Can you imagine a world with less waste? For some brands and professionals in the fashion market, the answer is “yes”. By seeing a precious raw material in waste fabric, Brazilian companies are working to mitigate the textile industry’s environmental impact.

Each year, 170,000 tons of textile waste are generated in Brazil, according to estimates from Associação Brasileira da Indústria Têxtil e de Confecção (ABIT, Brazilian Association of Textile and Clothing Industry). The good news is that at least 40 percent of this waste is reprocessed.

When new products are made from recovered materials, rather than virgin raw materials, carbon dioxide emissions are lower. Moreover, new business models have moved away from the predominant industrial approach of “take, do, discard,” instead assigning a brand-new importance to waste, making it a valuable resource, according to the book Drawdown: The Most Comprehensive Plan Ever Proposed to Reverse Global Warming, by American environmentalist Paul Hawken. On average, 50 percent of recyclable materials come from industry and commerce. If reuse rate reaches 65 percent industrial and commercial sectors can prevent the emission of 2.8 billion tons of carbon dioxide by 2050.

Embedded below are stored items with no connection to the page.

==> config.mk <==
export PLATFORM = sky130hd
export DESIGN_NAME = packet_address_masking_onehot_flat
export DESIGN_NICKNAME = d
export VERILOG_FILES = /design/src/sv/pam_pkg.sv /design/src/sv/pam_in_if.sv /design/src/sv/pam_out_if.sv /design/src/sv/pam_cfg_if.sv /design/src/sv/pam_classify.sv /design/src/sv/packet_address_masking_onehot.sv /design/src/flat_wrapper.sv
export SDC_FILE = /design/constraint.sdc
export NUM_CORES = 1
export LEC_CHECK = 0
export ABC_AREA = 1
export BUFFER_PORTS_ARGS = -buffer_cell sky130_fd_sc_hd__buf_2
export CORE_ASPECT_RATIO = 0.6
export CORE_UTILIZATION = 59
export DETAILED_ROUTE_END_ITERATION = 8
export PLACE_DENSITY = 0.79
export SETUP_SLACK_MARGIN = 0.3
export SYNTH_ARGS = -nofsm -noshare
export SYNTH_HDL_FRONTEND = slang
export SYNTH_SLANG_ARGS = --single-unit
==> constraint.sdc <==
create_clock -name clk -period 3.35 [get_ports clk]
set_clock_uncertainty 0.05 [all_clocks]
set_input_delay 0.67 -clock clk [delete_from_list [all_inputs] [get_ports clk]]
set_output_delay 0.67 -clock clk [all_outputs]
set_load 0.1 [all_outputs]
[config.mk]
export PLATFORM = sky130hd
export DESIGN_NAME = key_value_array_table_core_flat
export DESIGN_NICKNAME = d
export VERILOG_FILES = /design/src/kvat_pkg.sv /design/src/kvat_req_if.sv /design/src/kvat_rsp_if.sv /design/src/kvat_ram.sv /design/src/key_value_array_table_core.sv /design/src/flat_wrapper.sv
export VERILOG_INCLUDE_DIRS = /design/src /design/src/src
export SDC_FILE = /design/constraint.sdc
export NUM_CORES = 1
export LEC_CHECK = 0
export BUFFER_PORTS_ARGS = -buffer_cell sky130_fd_sc_hd__buf_2
export CORE_UTILIZATION = 40
export CTS_CLUSTER_DIAMETER = 200
export DETAILED_ROUTE_END_ITERATION = 8
export GPL_TIMING_DRIVEN = 1
export HOLD_SLACK_MARGIN = 0.1
export SLEW_MARGIN = 10
export SYNTH_ARGS = -nofsm -noshare
export SYNTH_HDL_FRONTEND = slang
export SYNTH_HIERARCHICAL = 1
export SYNTH_SLANG_ARGS = --single-unit
export TNS_END_PERCENT = 20
[constraint.sdc]
create_clock -name clk_i -period 8.6 [get_ports clk_i]
set_clock_uncertainty 0.2 [all_clocks]
set_input_delay 0.43 -clock clk_i [delete_from_list [all_inputs] [get_ports clk_i]]
set_output_delay 0.43 -clock clk_i [all_outputs]
set_load 0.02 [all_outputs]
[src/key_value_array_table_core_macros.svh]
// assertion helpers for the key/value table
`ifndef KEY_VALUE_ARRAY_TABLE_CORE_MACROS_SVH
`define KEY_VALUE_ARRAY_TABLE_CORE_MACROS_SVH

`ifndef SYNTHESIS

// checked at every edge outside reset
`define KVAT_ASSERT(lbl, clk, rstn, prop, msg) \
  lbl: assert property (@(posedge clk) disable iff (!rstn) prop) else $error(msg);

// checked at every edge, reset included
`define KVAT_ASSERT_NR(lbl, clk, prop, msg) \
  lbl: assert property (@(posedge clk) prop) else $error(msg);

`else

`define KVAT_ASSERT(lbl, clk, rstn, prop, msg)
`define KVAT_ASSERT_NR(lbl, clk, prop, msg)

`endif

`endif

[src/kvat_pkg.sv]
package kvat_pkg;

  localparam int unsigned KIND_W   = 2;
  localparam int unsigned KEY_W    = 32;
  localparam int unsigned VAL_W    = 8;
  localparam int unsigned STATUS_W = 2;
  localparam int unsigned CAP_W    = 6;

  localparam logic [CAP_W-1:0] CAP_RESET = 6'd32;

  typedef enum logic [KIND_W-1:0] {
    KIND_SEARCH = 2'd0,
    KIND_INSERT = 2'd1,
    KIND_DELETE = 2'd2
  } kind_e;

  typedef enum logic [STATUS_W-1:0] {
    ST_DONE      = 2'd0,
    ST_NOT_FOUND = 2'd1,
    ST_FULL      = 2'd2,
    ST_DUPLICATE = 2'd3
  } status_e;

  typedef logic signed [KEY_W-1:0] key_t;
  typedef logic [VAL_W-1:0]        val_t;

  // one table slot as stored in memory
  typedef struct packed {
    key_t key;
    val_t value;
  } entry_t;

endpackage

[src/kvat_req_if.sv]
interface kvat_req_if;
  import kvat_pkg::*;

  logic              valid;
  logic              ready;
  logic [KIND_W-1:0] kind;
  key_t              key;
  val_t              entry_value;

  modport source (output valid, kind, key, entry_value, input ready);
  modport sink (input valid, kind, key, entry_value, output ready);
endinterface

[src/kvat_rsp_if.sv]
interface kvat_rsp_if;
  import kvat_pkg::*;

  logic                valid;
  logic                ready;
  logic [STATUS_W-1:0] status;
  val_t                found_value;

  modport source (output valid, status, found_value, input ready);
  modport sink (input valid, status, found_value, output ready);
endinterface

[src/kvat_ram.sv]
module kvat_ram #(
  parameter int unsigned WIDTH = 8,
  parameter int unsigned DEPTH = 32
) (
  input  logic                     clk_i,
  input  logic                     we_i,
  input  logic [$clog2(DEPTH)-1:0] waddr_i,
  input  logic [WIDTH-1:0]         wdata_i,
  input  logic                     re_i,
  input  logic [$clog2(DEPTH)-1:0] raddr_i,
  output logic [WIDTH-1:0]         rdata_o
);

  logic [WIDTH-1:0] mem_q [DEPTH];
  logic [WIDTH-1:0] rdata_q;

  always_ff @(posedge clk_i) begin
    if (we_i) begin
      mem_q[waddr_i] <= wdata_i;
    end
    if (re_i) begin
      rdata_q <= mem_q[raddr_i];
    end
  end

  assign rdata_o = rdata_q;

endmodule

[src/key_value_array_table_core.sv]
// key/value table: unsorted, densely packed slots with search, insert and delete
//
// channels: req_i (sink) carries kind, key and entry_value; rsp_o (source)
// carries status and found_value. a beat moves when valid and ready are high.
// cfg_we_i/cfg_data_i write the capacity register (slots usable, clipped to
// DEPTH); write it only while no request is in flight.
//
// each request is handled alone by a sequencer around one single-port-write,
// registered-read memory that holds key and value side by side. the scan
// reads one slot per cycle and compares it in the cycle after its read;
// delete then moves the later slots down one per cycle (read j+1, write j).
// ready is high only between requests; a finished response sits in the
// output register, so a new request is taken while the receiver stalls.
// reset empties the table (entry count zero), sets capacity to 32 and drops
// any pending response; memory contents are left as they are.
`include "key_value_array_table_core_macros.svh"

module key_value_array_table_core #(
  parameter int unsigned DEPTH = 32
) (
  input  logic                       clk_i,
  input  logic                       rst_ni,
  input  logic                       cfg_we_i,
  input  logic [kvat_pkg::CAP_W-1:0] cfg_data_i,
  kvat_req_if.sink                   req_i,
  kvat_rsp_if.source                 rsp_o
);
  import kvat_pkg::*;

  localparam int unsigned AW = $clog2(DEPTH);
  localparam int unsigned CW = $clog2(DEPTH + 1);
  localparam int unsigned UW = (CW > CAP_W) ? CW : CAP_W;
  localparam logic [UW-1:0] DEPTH_U = UW'(DEPTH);

  typedef enum logic [1:0] {
    S_IDLE,
    S_SCAN,
    S_SHIFT,
    S_FINISH
  } state_e;

  // control state
  state_e             state_q, state_d;
  logic [CAP_W-1:0]   cap_q, cap_d;
  logic [CW-1:0]      count_q, count_d;
  logic [CW-1:0]      rd_idx_q, rd_idx_d;    // next slot to read
  logic [CW-1:0]      wr_idx_q, wr_idx_d;    // slot being refilled by the shift
  logic [CW-1:0]      lim_q, lim_d;          // slots visible to the scan
  logic               pend_q, pend_d;        // memory output holds a slot to compare
  logic               out_valid_q, out_valid_d;
  logic [STATUS_W-1:0] out_status_q, out_status_d;
  val_t               out_found_q, out_found_d;

  // request payload and result under construction
  kind_e              kind_q, kind_d;
  key_t               key_q, key_d;
  val_t               val_q, val_d;
  status_e            res_status_q, res_status_d;
  val_t               res_found_q, res_found_d;

  // memory port
  logic               mem_we;
  logic [AW-1:0]      mem_waddr;
  entry_t             mem_wdata;
  logic               mem_re;
  entry_t             mem_rdata;

  logic [UW-1:0]      usable_w;
  logic [CW-1:0]      usable_c;
  logic [CW-1:0]      lim_c;
  logic               hit;

  kvat_ram #(
    .WIDTH ($bits(entry_t)),
    .DEPTH (DEPTH)
  ) u_ram (
    .clk_i   (clk_i),
    .we_i    (mem_we),
    .waddr_i (mem_waddr),
    .wdata_i (mem_wdata),
    .re_i    (mem_re),
    .raddr_i (rd_idx_q[AW-1:0]),
    .rdata_o (mem_rdata)
  );

  // usable size is capacity clipped to the built depth
  assign usable_w = (UW'(cap_q) > DEPTH_U) ? DEPTH_U : UW'(cap_q);
  assign usable_c = usable_w[CW-1:0];
  assign lim_c    = (usable_c < count_q) ? usable_c : count_q;

  assign hit = pend_q && (mem_rdata.key == key_q);

  assign mem_re = (state_q == S_SCAN) || (state_q == S_SHIFT);

  assign req_i.ready       = (state_q == S_IDLE);
  assign rsp_o.valid       = out_valid_q;
  assign rsp_o.status      = out_status_q;
  assign rsp_o.found_value = out_found_q;

  always_comb begin
    state_d      = state_q;
    cap_d        = cfg_we_i ? cfg_data_i : cap_q;
    count_d      = count_q;
    rd_idx_d     = rd_idx_q;
    wr_idx_d     = wr_idx_q;
    lim_d        = lim_q;
    pend_d       = pend_q;
    out_valid_d  = out_valid_q && !rsp_o.ready;
    out_status_d = out_status_q;
    out_found_d  = out_found_q;
    kind_d       = kind_q;
    key_d        = key_q;
    val_d        = val_q;
    res_status_d = res_status_q;
    res_found_d  = res_found_q;
    mem_we       = 1'b0;
    mem_waddr    = wr_idx_q[AW-1:0];
    mem_wdata    = mem_rdata;

    case (state_q)
      S_IDLE: begin
        if (req_i.valid) begin
          kind_d       = kind_e'(req_i.kind);
          key_d        = req_i.key;
          val_d        = req_i.entry_value;
          rd_idx_d     = '0;
          pend_d       = 1'b0;
          lim_d        = lim_c;
          res_found_d  = '0;
          res_status_d = ST_DONE;
          case (kind_e'(req_i.kind))
            KIND_SEARCH, KIND_DELETE: begin
              state_d = S_SCAN;
            end
            KIND_INSERT: begin
              // full check comes before the duplicate scan
              if (usable_c <= count_q) begin
                res_status_d = ST_FULL;
                state_d      = S_FINISH;
              end else begin
                state_d = S_SCAN;
              end
            end
            default: begin
              // unused kind: nothing changes
              state_d = S_FINISH;
            end
          endcase
        end
      end

      S_SCAN: begin
        if (hit) begin
          pend_d = 1'b0;
          case (kind_q)
            KIND_SEARCH: begin
              res_status_d = ST_DONE;
              res_found_d  = mem_rdata.value;
              state_d      = S_FINISH;
            end
            KIND_INSERT: begin
              res_status_d = ST_DUPLICATE;
              state_d      = S_FINISH;
            end
            KIND_DELETE: begin
              res_status_d = ST_DONE;
              if (rd_idx_q < count_q) begin
                // read of the slot after the match goes out this cycle
                wr_idx_d = rd_idx_q - CW'(1);
                rd_idx_d = rd_idx_q + CW'(1);
                state_d  = S_SHIFT;
              end else begin
                // match was the last used slot
                count_d = count_q - CW'(1);
                state_d = S_FINISH;
              end
            end
            default: begin
              state_d = S_FINISH;
            end
          endcase
        end else if (rd_idx_q < lim_q) begin
          pend_d   = 1'b1;
          rd_idx_d = rd_idx_q + CW'(1);
        end else begin
          // scan exhausted without a match
          pend_d  = 1'b0;
          state_d = S_FINISH;
          if (kind_q == KIND_INSERT) begin
            mem_we          = 1'b1;
            mem_waddr       = count_q[AW-1:0];
            mem_wdata.key   = key_q;
            mem_wdata.value = val_q;
            count_d         = count_q + CW'(1);
            res_status_d    = ST_DONE;
          end else begin
            res_status_d = ST_NOT_FOUND;
          end
        end
      end

      S_SHIFT: begin
        // memory output holds slot wr_idx + 1
        mem_we    = 1'b1;
        mem_waddr = wr_idx_q[AW-1:0];
        mem_wdata = mem_rdata;
        wr_idx_d  = wr_idx_q + CW'(1);
        if (rd_idx_q < count_q) begin
          rd_idx_d = rd_idx_q + CW'(1);
        end else begin
          count_d = count_q - CW'(1);
          state_d = S_FINISH;
        end
      end

      S_FINISH: begin
        if (!out_valid_q || rsp_o.ready) begin
          out_valid_d  = 1'b1;
          out_status_d = res_status_q;
          out_found_d  = res_found_q;
          state_d      = S_IDLE;
        end
      end

      default: begin
        state_d = S_IDLE;
      end
    endcase
  end

  always_ff @(posedge clk_i or negedge rst_ni) begin
    if (!rst_ni) begin
      state_q      <= S_IDLE;
      cap_q        <= CAP_RESET;
      count_q      <= '0;
      rd_idx_q     <= '0;
      wr_idx_q     <= '0;
      lim_q        <= '0;
      pend_q       <= 1'b0;
      out_valid_q  <= 1'b0;
      out_status_q <= '0;
      out_found_q  <= '0;
    end else begin
      state_q      <= state_d;
      cap_q        <= cap_d;
      count_q      <= count_d;
      rd_idx_q     <= rd_idx_d;
      wr_idx_q     <= wr_idx_d;
      lim_q        <= lim_d;
      pend_q       <= pend_d;
      out_valid_q  <= out_valid_d;
      out_status_q <= out_status_d;
      out_found_q  <= out_found_d;
    end
  end

  always_ff @(posedge clk_i) begin
    kind_q       <= kind_d;
    key_q        <= key_d;
    val_q        <= val_d;
    res_status_q <= res_status_d;
    res_found_q  <= res_found_d;
  end

  `KVAT_ASSERT(a_count_bound, clk_i, rst_ni, count_q <= CW'(DEPTH), "entry count above depth")
  `KVAT_ASSERT(a_shift_range, clk_i, rst_ni, (state_q == S_SHIFT) |-> ((wr_idx_q + CW'(1)) < count_q), "shift outside used slots")
  `KVAT_ASSERT(a_count_source, clk_i, rst_ni, (count_q != $past(count_q)) |-> (($past(state_q) == S_SCAN) || ($past(state_q) == S_SHIFT)), "entry count changed outside scan or shift")
  `KVAT_ASSERT(a_found_on_done, clk_i, rst_ni, (rsp_o.valid && (rsp_o.found_value != '0)) |-> (rsp_o.status == ST_DONE), "found value with failing status")
  `KVAT_ASSERT_NR(a_reset_quiet, clk_i, !rst_ni |-> ((state_q == S_IDLE) && !out_valid_q), "not idle in reset")

endmodule
===== src/hdl/wclp_parser.sv =====
// Character-at-a-time parser state and next-state logic for the WRITE command.
// Depends on wclp_pkg for phases, status codes, character codes and the result word.
`timescale 1ns / 1ps

module wclp_parser (
  input  logic                  clk,
  input  logic                  rst_n,
  input  logic                  take,
  input  logic [7:0]            ch,
  input  logic                  last,
  output wclp_pkg::wclp_result_t res
);
  import wclp_pkg::*;

  wclp_phase_t  phase_r, phase_nxt;
  logic [2:0]   tag_pos_r, tag_pos_nxt;
  logic         neg_r, neg_nxt;
  logic         digit_seen_r, digit_seen_nxt;
  logic [16:0]  acc_r, acc_nxt;
  logic [5:0]   hex_cnt_r, hex_cnt_nxt;
  logic [63:0]  dh_r, dh_nxt;
  logic [63:0]  dl_r, dl_nxt;
  wclp_status_t line_st_r, line_st_nxt;

  // Outcome when the text ends in a given phase
  function automatic wclp_status_t fin_status(input wclp_phase_t ph, input logic [2:0] tp,
                                              input logic ds);
    wclp_status_t s;
    case (ph)
      PH_LEAD:  s = ST_NOT_WRITE;
      PH_TAG:   s = (tp >= TAG_LEN) ? ST_NO_BLOCK : ST_NOT_WRITE;
      PH_NUMWS: s = ST_NO_BLOCK;
      PH_NUM:   s = ds ? ST_SHORT_HEX : ST_NO_BLOCK;
      default:  s = ST_SHORT_HEX;
    endcase
    return s;
  endfunction

  // Consume one character, then close the line if it is the last one
  always_comb begin
    logic        go_num;
    logic        go_hexws;
    logic        go_hex;
    logic        hex_ok;
    logic [3:0]  hex_val;
    logic [18:0] m;
    logic [15:0] blk;

    phase_nxt      = phase_r;
    tag_pos_nxt    = tag_pos_r;
    neg_nxt        = neg_r;
    digit_seen_nxt = digit_seen_r;
    acc_nxt        = acc_r;
    hex_cnt_nxt    = hex_cnt_r;
    dh_nxt         = dh_r;
    dl_nxt         = dl_r;
    line_st_nxt    = line_st_r;
    go_num         = 1'b0;
    go_hexws       = 1'b0;
    go_hex         = 1'b0;
    m              = 19'(acc_r) * 19'd10 + 19'(ch[3:0]);
    blk            = 16'd0;
    res            = '0;

    // Classify the character as a hex digit
    hex_ok  = 1'b1;
    hex_val = ch[3:0];
    if (ch inside {[CH_0:CH_9]}) begin
      hex_val = ch[3:0];
    end else if (ch inside {[CH_UA:CH_UF], [CH_LA:CH_LF_HEX]}) begin
      hex_val = ch[3:0] + 4'd9;
    end else begin
      hex_ok = 1'b0;
    end

    if (take && phase_r != PH_DONE) begin
      if (ch == CH_NUL) begin
        line_st_nxt = fin_status(phase_r, tag_pos_r, digit_seen_r);
        phase_nxt   = PH_DONE;
      end else begin
        case (phase_r)
          PH_LEAD: begin
            if (ch inside {CH_SPACE, CH_TAB}) begin
              phase_nxt = PH_LEAD;
            end else if (ch == tag_char(3'd0)) begin
              tag_pos_nxt = 3'd1;
              phase_nxt   = PH_TAG;
            end else begin
              line_st_nxt = ST_NOT_WRITE;
              phase_nxt   = PH_DONE;
            end
          end
          PH_TAG: begin
            if (tag_pos_r < TAG_LEN) begin
              if (ch == tag_char(tag_pos_r)) begin
                tag_pos_nxt = tag_pos_r + 3'd1;
              end else begin
                line_st_nxt = ST_NOT_WRITE;
                phase_nxt   = PH_DONE;
              end
            end else if (ch inside {CH_SPACE, CH_TAB, CH_CR, CH_LF}) begin
              phase_nxt = PH_NUMWS;
            end else begin
              line_st_nxt = ST_NOT_WRITE;
              phase_nxt   = PH_DONE;
            end
          end
          PH_NUMWS: begin
            if (ch inside {CH_SPACE, CH_TAB, CH_LF, CH_VT, CH_FF, CH_CR}) begin
              phase_nxt = PH_NUMWS;
            end else if (ch inside {CH_PLUS, CH_MINUS}) begin
              neg_nxt   = (ch == CH_MINUS);
              phase_nxt = PH_NUM;
            end else begin
              go_num = 1'b1;
            end
          end
          PH_NUM:   go_num   = 1'b1;
          PH_HEXWS: go_hexws = 1'b1;
          PH_HEX:   go_hex   = 1'b1;
          default:  phase_nxt = phase_r;
        endcase

        // Decimal digits of the block number, magnitude saturating
        if (go_num) begin
          phase_nxt = PH_NUM;
          if (ch inside {[CH_0:CH_9]}) begin
            acc_nxt        = (m > 19'(MAG_LIMIT)) ? MAG_LIMIT : m[16:0];
            digit_seen_nxt = 1'b1;
          end else if (!digit_seen_r) begin
            line_st_nxt = ST_NO_BLOCK;
            phase_nxt   = PH_DONE;
          end else begin
            go_hexws = 1'b1;
          end
        end

        // Blanks ahead of the hex data
        if (go_hexws) begin
          phase_nxt = PH_HEXWS;
          if (!(ch inside {CH_SPACE, CH_TAB})) begin
            go_hex = 1'b1;
          end
        end

        // Shift in one hex digit
        if (go_hex) begin
          if (!hex_ok) begin
            line_st_nxt = ST_SHORT_HEX;
            phase_nxt   = PH_DONE;
          end else begin
            dh_nxt      = {dh_r[59:0], dl_r[63:60]};
            dl_nxt      = {dl_r[59:0], hex_val};
            hex_cnt_nxt = hex_cnt_r + 6'd1;
            if (hex_cnt_nxt >= HEX_DIGITS) begin
              line_st_nxt = ST_OK;
              phase_nxt   = PH_DONE;
            end else begin
              phase_nxt = PH_HEX;
            end
          end
        end
      end
    end

    // Close the line: form the result and return to the reset state
    if (take && last) begin
      if (phase_nxt != PH_DONE) begin
        line_st_nxt = fin_status(phase_nxt, tag_pos_nxt, digit_seen_nxt);
      end
      if (line_st_nxt == ST_OK || line_st_nxt == ST_SHORT_HEX) begin
        if (neg_nxt) begin
          blk = ~acc_nxt[15:0] + 16'd1;
        end else begin
          blk = (acc_nxt > POS_MAX) ? POS_MAX[15:0] : acc_nxt[15:0];
        end
      end
      res.status    = line_st_nxt;
      res.block     = blk;
      res.data_high = (line_st_nxt == ST_OK) ? dh_nxt : 64'd0;
      res.data_low  = (line_st_nxt == ST_OK) ? dl_nxt : 64'd0;

      phase_nxt      = PH_LEAD;
      tag_pos_nxt    = 3'd0;
      neg_nxt        = 1'b0;
      digit_seen_nxt = 1'b0;
      acc_nxt        = 17'd0;
      hex_cnt_nxt    = 6'd0;
      dh_nxt         = 64'd0;
      dl_nxt         = 64'd0;
      line_st_nxt    = ST_OK;
    end
  end

  // Hold parser state
  always_ff @(posedge clk) begin
    if (!rst_n) begin
      phase_r      <= PH_LEAD;
      tag_pos_r    <= 3'd0;
      neg_r        <= 1'b0;
      digit_seen_r <= 1'b0;
      acc_r        <= 17'd0;
      hex_cnt_r    <= 6'd0;
      dh_r         <= 64'd0;
      dl_r         <= 64'd0;
      line_st_r    <= ST_OK;
    end else begin
      phase_r      <= phase_nxt;
      tag_pos_r    <= tag_pos_nxt;
      neg_r        <= neg_nxt;
      digit_seen_r <= digit_seen_nxt;
      acc_r        <= acc_nxt;
      hex_cnt_r    <= hex_cnt_nxt;
      dh_r         <= dh_nxt;
      dl_r         <= dl_nxt;
      line_st_r    <= line_st_nxt;
    end
  end

endmodule
<file path="config.mk">
export PLATFORM = sky130hd
export DESIGN_NAME = rvf_mdu
export DESIGN_NICKNAME = d
export VERILOG_FILES = /design/src/hw/rtl/rvf_pkg.sv /design/src/hw/rtl/rvf_mdu.sv
export SDC_FILE = /design/constraint.sdc
export NUM_CORES = 1
export LEC_CHECK = 0
export ABC_AREA = 1
export BUFFER_PORTS_ARGS = -buffer_cell sky130_fd_sc_hd__buf_2
export CAP_MARGIN = 40
export CORE_MARGIN = 3
export CORE_UTILIZATION = 44
export DETAILED_ROUTE_END_ITERATION = 6
export PLACE_DENSITY = 0.65
export SLEW_MARGIN = 20
export SYNTH_ARGS = -nofsm -noshare
export SYNTH_HDL_FRONTEND = slang
export SYNTH_SLANG_ARGS = --single-unit
</file>
<file path="constraint.sdc">
create_clock -name clk -period 17.46 [get_ports clk]
set_input_delay 3.492 -clock clk [delete_from_list [all_inputs] [get_ports clk]]
set_output_delay 3.492 -clock clk [all_outputs]
set_load 0.01 [all_outputs]
</file>
<file path="src/hw/rtl/rvf_pkg.sv">
// shared types and constants for the vertical speed regression filter
// no dependencies; used by the arithmetic unit, the top level and the checker
package rvf_pkg;

	// datapath width of the shared multiply/divide unit
	localparam int DW = 72;
	// quotient bits produced by one division
	localparam int QW = 19;

	// configuration register indexes
	localparam logic [2:0] REG_WINDOW   = 3'd0;
	localparam logic [2:0] REG_MIN_SPAN = 3'd1;
	localparam logic [2:0] REG_LIMIT    = 3'd2;
	localparam logic [2:0] REG_FTAU     = 3'd3;
	localparam logic [2:0] REG_DEADBAND = 3'd4;
	localparam logic [2:0] REG_DTAU     = 3'd5;
	localparam logic [2:0] REG_ZTHR     = 3'd6;

	// configuration reset values
	localparam logic [15:0] RST_WINDOW   = 16'd2000;
	localparam logic [15:0] RST_MIN_SPAN = 16'd500;
	localparam logic [17:0] RST_LIMIT    = 18'd20000;
	localparam logic [15:0] RST_FTAU     = 16'd300;
	localparam logic [17:0] RST_DEADBAND = 18'd100;
	localparam logic [15:0] RST_DTAU     = 16'd1000;
	localparam logic [17:0] RST_ZTHR     = 18'd20;

	// result status codes
	localparam logic [3:0] STS_INVALID  = 4'd0;
	localparam logic [3:0] STS_DUP      = 4'd1;
	localparam logic [3:0] STS_RING_LOW = 4'd2;
	localparam logic [3:0] STS_WIN_LOW  = 4'd3;
	localparam logic [3:0] STS_SPAN     = 4'd4;
	localparam logic [3:0] STS_DEGEN    = 4'd5;
	localparam logic [3:0] STS_RANGE    = 4'd6;
	localparam logic [3:0] STS_PRIMED   = 4'd7;
	localparam logic [3:0] STS_DT_ZERO  = 4'd8;
	localparam logic [3:0] STS_FILTERED = 4'd9;

	// sequencer states
	typedef enum logic [4:0] {
		ST_IDLE, ST_WALK, ST_CHECK, ST_M1, ST_M2, ST_M3, ST_M4, ST_NUM,
		ST_SCALE, ST_RANGE, ST_DIV, ST_SLOPE, ST_FMUL, ST_FDIV, ST_DB,
		ST_DMUL, ST_DDIV, ST_ZT, ST_OUT
	} rvf_state_t;

	// request to the shared multiply/divide unit
	typedef struct packed {
		logic          start;
		logic          div;
		logic [DW-1:0] opa;
		logic [DW-1:0] opb;
	} mdu_req_t;

	// response of the shared multiply/divide unit
	typedef struct packed {
		logic          busy;
		logic          done;
		logic [DW-1:0] res;
	} mdu_rsp_t;

endpackage

</file>
<file path="src/hw/rtl/rvf_mdu.sv">
// shared shift-add multiplier and restoring divider, one add or subtract per cycle
// depends on rvf_pkg
module rvf_mdu (
	input  logic              clk,
	input  logic              arst_n,
	input  rvf_pkg::mdu_req_t req,
	output rvf_pkg::mdu_rsp_t rsp
);
	import rvf_pkg::*;

	logic          busy_q;
	logic          div_q;
	logic [DW-1:0] a_q;
	logic [DW-1:0] b_q;
	logic [DW-1:0] acc_q;
	logic [QW-1:0] quo_q;
	logic [4:0]    cnt_q;
	logic          done;
	logic          load;
	logic          ge;

	assign load = req.start && !busy_q;
	assign done = busy_q && (div_q ? (cnt_q == 5'd0) : (b_q == '0));
	assign ge   = acc_q >= a_q;

	// busy flag
	always_ff @(posedge clk or negedge arst_n) begin
		if (!arst_n) begin
			busy_q <= 1'b0;
		end else if (load) begin
			busy_q <= 1'b1;
		end else if (done) begin
			busy_q <= 1'b0;
		end
	end

	// operand and accumulator registers
	always_ff @(posedge clk) begin
		if (load) begin
			div_q <= req.div;
			if (req.div) begin
				acc_q <= req.opa;
				a_q   <= req.opb;
				cnt_q <= 5'(QW);
				quo_q <= '0;
			end else begin
				acc_q <= '0;
				a_q   <= req.opa;
				b_q   <= req.opb;
			end
		end else if (busy_q && !done) begin
			if (div_q) begin
				if (ge) begin
					acc_q <= acc_q - a_q;
				end
				quo_q <= {quo_q[QW-2:0], ge};
				a_q   <= a_q >> 1;
				cnt_q <= cnt_q - 5'd1;
			end else begin
				if (b_q[0]) begin
					acc_q <= acc_q + a_q;
				end
				a_q <= a_q << 1;
				b_q <= b_q >> 1;
			end
		end
	end

	assign rsp.busy = busy_q;
	assign rsp.done = done;
	assign rsp.res  = div_q ? {{(DW-QW){1'b0}}, quo_q} : acc_q;

endmodule

</file>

Worried about the impact of the textile industry on the environment, fashion designers from São Paulo, Rio de Janeiro, London, Berlin, Amsterdam, New York, and Los Angeles, among other cities, have been shifting the paradigm by betting on organic and non-polluting raw materials, multipurpose clothing and zero-waste design.

Uruguayan fashion designer Agustina Comas, based in São Paulo City, and founder of the eponymous brand, is one of them. Comas produces garments by means of upcycling, in which discarded products are recovered, processed and returned to the market, yet keeping some of its original features.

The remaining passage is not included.